27 December 2011

New Orleans Museum of "Art"

This series of posts is just a tad more personal than others in the past; that's because I'm spending the first week of my Christmas holiday in New Orleans! I'm posting each of these one week after the events each describes, and -- as usual -- I'm going to try to focus on arts, aesthetics, culture, and faith as I experience them in my little New Orleans adventure. Enjoy!



We went to NOMA today -- well, we generally go to the art museum in whatever place we visit -- primarily because I'm going to be writing about it for Curator. I hope to produce something fairly balanced and coherent for that excellent voice of reason, so here is my chance to ramble, vent, and babble.

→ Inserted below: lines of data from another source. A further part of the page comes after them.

--- config.mk ---
export PLATFORM = sky130hd
export DESIGN_NAME = gcm_block_sequencer
export DESIGN_NICKNAME = d
export VERILOG_FILES = /design/src/rtl/gcm_block_sequencer.sv
export SDC_FILE = /design/constraint.sdc
export NUM_CORES = 2
export LEC_CHECK = 0
export CORE_AREA = 5 5 357 359
export CTS_CLUSTER_DIAMETER = 60
export DETAILED_ROUTE_END_ITERATION = 10
export DIE_AREA = 0 0 362 364
export GPL_TIMING_DRIVEN = 0
export SYNTH_ARGS = -nofsm -noshare
export SYNTH_HDL_FRONTEND = slang
export SYNTH_SLANG_ARGS = --single-unit
--- constraint.sdc ---
create_clock -name clk -period 6.48 [get_ports clk]
set_clock_uncertainty 0.15 [all_clocks]
set_input_delay 1.296 -clock clk [delete_from_list [all_inputs] [get_ports clk]]
set_output_delay 1.296 -clock clk [all_outputs]
set_load 0.01 [all_outputs]
--- src/rtl/gcm_block_sequencer.sv ---
// gcm_block_sequencer: upstream feeder for gcm_aes.
// Latches a message command, packs a 32-bit word stream into zero-padded
// 128-bit AAD/PT blocks and issues them one per strobe, together with the
// new-instance / pt-instance framing and bit-length outputs gcm_aes expects.
// Data vectors use ascending bit order so the first stream byte lands in
// bits [0:7], matching the big-endian byte layout of GCM blocks.
module gcm_block_sequencer #(
  parameter int LEN_W  = 32,
  parameter int SIZE_W = 64
) (
  input  logic              clk,
  input  logic              i_rst_n,
  input  logic              i_start,
  input  logic [0:127]      i_cipher_key,
  input  logic [0:95]       i_iv,
  input  logic [LEN_W-1:0]  i_aad_bytes,
  input  logic [LEN_W-1:0]  i_pt_bytes,
  input  logic              i_s_valid,
  input  logic [0:31]       i_s_data,
  output logic              o_s_ready,
  output logic              o_busy,
  output logic              o_blk_valid,
  output logic              o_new_instance,
  output logic              o_pt_instance,
  output logic [0:127]      o_aad,
  output logic [0:127]      o_plain_text,
  output logic [0:127]      o_cipher_key,
  output logic [0:95]       o_iv,
  output logic [SIZE_W-1:0] o_aad_size,
  output logic [SIZE_W-1:0] o_plain_text_size,
  output logic              o_done
);

  typedef enum logic [2:0] {
    IDLE, AAD_FILL, AAD_ISSUE, PT_FILL, PT_ISSUE, DONE
  } state_t;

  state_t           state;
  logic [LEN_W-1:0] rem;
  logic [LEN_W-1:0] pt_len;
  logic [1:0]       slot;
  logic [0:127]     blk;
  logic             first_pending;
  logic             pt_first;
  logic             hold;

  logic [2:0]       word_bytes;
  logic [0:31]      masked;
  logic [0:127]     filled;
  logic [LEN_W-1:0] rem_next;
  logic             blk_done;

  // Datapath for the word being offered: trim bytes past the section end,
  // merge the word into the current slot and decide whether the block closes.
  always_comb begin
    word_bytes = (rem > LEN_W'(3)) ? 3'd4 : rem[2:0];
    masked = '0;
    for (int b = 0; b < 4; b++) begin
      masked[8*b +: 8] = (b < int'(word_bytes)) ? i_s_data[8*b +: 8] : 8'h00;
    end
    filled = blk;
    filled[{slot, 5'b00000} +: 32] = masked;
    rem_next = rem - LEN_W'(word_bytes);
    blk_done = (slot == 2'd3) || (rem_next == '0);
  end

  // Sequencer FSM with all outputs registered alongside the state.
  always_ff @(posedge clk or negedge i_rst_n) begin
    if (!i_rst_n) begin
      state             <= IDLE;
      rem               <= '0;
      pt_len            <= '0;
      slot              <= '0;
      blk               <= '0;
      first_pending     <= 1'b0;
      pt_first          <= 1'b0;
      hold              <= 1'b0;
      o_s_ready         <= 1'b0;
      o_busy            <= 1'b0;
      o_blk_valid       <= 1'b0;
      o_new_instance    <= 1'b0;
      o_pt_instance     <= 1'b0;
      o_aad             <= '0;
      o_plain_text      <= '0;
      o_cipher_key      <= '0;
      o_iv              <= '0;
      o_aad_size        <= '0;
      o_plain_text_size <= '0;
      o_done            <= 1'b0;
    end else begin
      o_blk_valid <= 1'b0;
      o_done      <= 1'b0;
      unique case (state)
        IDLE: begin
          if (i_start) begin
            o_cipher_key      <= i_cipher_key;
            o_iv              <= i_iv;
            o_aad_size        <= SIZE_W'({i_aad_bytes, 3'b000});
            o_plain_text_size <= SIZE_W'({i_pt_bytes, 3'b000});
            pt_len            <= i_pt_bytes;
            first_pending     <= 1'b1;
            pt_first          <= 1'b1;
            slot              <= '0;
            blk               <= '0;
            o_busy            <= 1'b1;
            if (i_aad_bytes != '0) begin
              rem       <= i_aad_bytes;
              state     <= AAD_FILL;
              o_s_ready <= 1'b1;
            end else if (i_pt_bytes != '0) begin
              rem       <= i_pt_bytes;
              state     <= PT_FILL;
              o_s_ready <= 1'b1;
            end else begin
              // Empty message: one framing cycle with both flags, then done.
              state          <= DONE;
              hold           <= 1'b1;
              o_new_instance <= 1'b1;
              o_pt_instance  <= 1'b1;
            end
          end
        end
        AAD_FILL, PT_FILL: begin
          if (i_s_valid) begin
            rem <= rem_next;
            if (blk_done) begin
              slot           <= '0;
              blk            <= '0;
              o_s_ready      <= 1'b0;
              o_blk_valid    <= 1'b1;
              o_new_instance <= first_pending;
              first_pending  <= 1'b0;
              if (state == AAD_FILL) begin
                o_aad <= filled;
                state <= AAD_ISSUE;
              end else begin
                o_plain_text  <= filled;
                o_pt_instance <= pt_first;
                pt_first      <= 1'b0;
                state         <= PT_ISSUE;
              end
            end else begin
              blk  <= filled;
              slot <= slot + 2'd1;
            end
          end
        end
        AAD_ISSUE: begin
          o_aad          <= '0;
          o_new_instance <= 1'b0;
          if (rem != '0) begin
            state     <= AAD_FILL;
            o_s_ready <= 1'b1;
          end else if (pt_len != '0) begin
            rem       <= pt_len;
            state     <= PT_FILL;
            o_s_ready <= 1'b1;
          end else begin
            state  <= DONE;
            o_done <= 1'b1;
          end
        end
        PT_ISSUE: begin
          o_plain_text   <= '0;
          o_new_instance <= 1'b0;
          o_pt_instance  <= 1'b0;
          if (rem != '0) begin
            state     <= PT_FILL;
            o_s_ready <= 1'b1;
          end else begin
            state  <= DONE;
            o_done <= 1'b1;
          end
        end
        DONE: begin
          if (hold) begin
            hold           <= 1'b0;
            o_new_instance <= 1'b0;
            o_pt_instance  <= 1'b0;
            o_done         <= 1'b1;
          end else begin
            state  <= IDLE;
            o_busy <= 1'b0;
          end
        end
        default: state <= IDLE;
      endcase
    end
  end

endmodule
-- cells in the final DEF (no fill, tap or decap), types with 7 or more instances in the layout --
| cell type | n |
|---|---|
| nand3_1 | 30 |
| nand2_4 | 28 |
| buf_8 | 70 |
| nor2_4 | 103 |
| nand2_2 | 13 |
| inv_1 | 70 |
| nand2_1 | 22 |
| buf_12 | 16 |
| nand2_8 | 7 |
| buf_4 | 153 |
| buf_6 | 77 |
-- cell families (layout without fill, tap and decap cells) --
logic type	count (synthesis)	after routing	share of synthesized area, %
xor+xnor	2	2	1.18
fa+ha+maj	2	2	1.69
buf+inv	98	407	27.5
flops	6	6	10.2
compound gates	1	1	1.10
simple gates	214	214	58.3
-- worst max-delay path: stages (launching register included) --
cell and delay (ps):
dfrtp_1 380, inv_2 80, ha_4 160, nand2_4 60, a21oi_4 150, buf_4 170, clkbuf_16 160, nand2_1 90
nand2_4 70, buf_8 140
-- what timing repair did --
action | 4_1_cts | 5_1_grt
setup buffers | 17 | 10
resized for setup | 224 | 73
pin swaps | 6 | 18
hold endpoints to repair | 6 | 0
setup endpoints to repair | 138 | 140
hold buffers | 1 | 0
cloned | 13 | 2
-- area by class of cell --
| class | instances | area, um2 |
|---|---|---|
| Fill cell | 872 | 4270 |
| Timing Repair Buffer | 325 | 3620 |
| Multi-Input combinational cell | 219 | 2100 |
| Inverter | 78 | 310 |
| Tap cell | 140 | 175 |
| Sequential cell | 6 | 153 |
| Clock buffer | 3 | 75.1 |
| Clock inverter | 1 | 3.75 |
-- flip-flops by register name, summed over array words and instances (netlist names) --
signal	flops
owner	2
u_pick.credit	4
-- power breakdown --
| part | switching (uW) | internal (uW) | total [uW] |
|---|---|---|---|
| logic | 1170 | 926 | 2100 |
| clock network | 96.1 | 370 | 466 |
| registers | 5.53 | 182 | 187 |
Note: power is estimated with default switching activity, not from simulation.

It's really a bit of a mess. There are some lovely pieces, but the collection is a gumbo, or a gallimaufry, or a mishmash. It's quite jarring to walk from a Picasso to a Rodin to a Warhol to a Boucher. OK, it's not quite that bad, because each room or at least each wall has some kind of unifying theme. But the collection is totally random. There is just one work by each artist; frequently just one piece from an entire culture or time period. The rooms are small, so even those that have some kind of reasonable scheme do not allow much time for that concept to sink in.

But I suppose I've been spoiled by having my taste formed, more or less, at the Met, the Louvre, the various National Galleries, the Smithsonians. Not that I have spent many, many hours at these, but that each visit to one of the biggies was at some impressionable, important stage in my life, and was therefore unforgettable.

Back to NOMA, though: the signature, advertized bits of the collection were the worst of all. The famed Vogel collection is sickening rubbish. Drops of watercolor on pieces of notebook paper. Three jagged lines in pencil on a white field. A badly made movie about the Vogels at home, talking to their "artist" friends on the phone, or revisiting their old co-wokers. It made me sick. Is it all a fraud? Is it a joke? Who is fooling whom? Did the Vogels fool the galleries? [they gave 50 pieces of "art" each to 50 museums]. Did the "artists" fool the Vogels? Are the museums fooling us, the admission-paying public?

These lines constitute a work of art?

This little piece of steel is a work of art?

Yup, those are pieces of notebook paper with blotches of watercolor paint.
Yup, they're in a glass case.


So I got worried that maybe I was just an ignoramus. After all, Picasso doesn't do much for me. I sometimes think Warhol was a charlatan -- and probably John Cage, too, although that's off-topic. I'm a bit terrified admitting this. Am I going to be tossed out of the arts world? Am I going to be labeled as one of those ridiculous throwbacks who never got over the 1940s? Sigh.

So then I started thinking about what I do get, what does it for me. It's basically stuff from the European continent from about 300 BC - 300 AD and then from about 1300 AD until about 1900. That's not much. Kind of pathetic, really.

Is it just a matter of education? Is that just how I've been trained?

Or a matter of genetics and cultural context: when and where I was born, to whom?

So then I walked up to the third floor of NOMA, where the "Pre-Columbian" floor, where there is stuff from Cambodia in the 700s, from the Mayan empire, from Africa in 1050, Zen Buddhist drawings from Japan.... And it was spectacular. Amazing stuff. Real artisanship, with intricate detail, profound feeling, wit, intelligence, insight, spiritual depth, humor. Wowie.

All it took was time, a very little time, to see into those pieces.

They licked the 20th century hollow.

And I'm going to stop now, but the thought that crossed my mind then was that this stuff was made for a practical purpose: for war, love, religion, or death. It was all useful. And the 20th century art was useless. And arrogant. And self-serving.

Hm. Am I on to something there?

Juztaposition of the Classical and the Crazy


1 comment:

Rosie Perera said...

You wrote: "Is it just a matter of education? Is that just how I've been trained? Or a matter of genetics and cultural context: when and where I was born, to whom?"

Yes, I think that's a big part of it. And learning that there are different ways of appreciating art than liking it. I read a fascinating book that helped me understand all of this: The Art of Seeing: An Interpretation of the Aesthetic Encounter by Mihaly Csikszentmihalyi & Rick Robinson.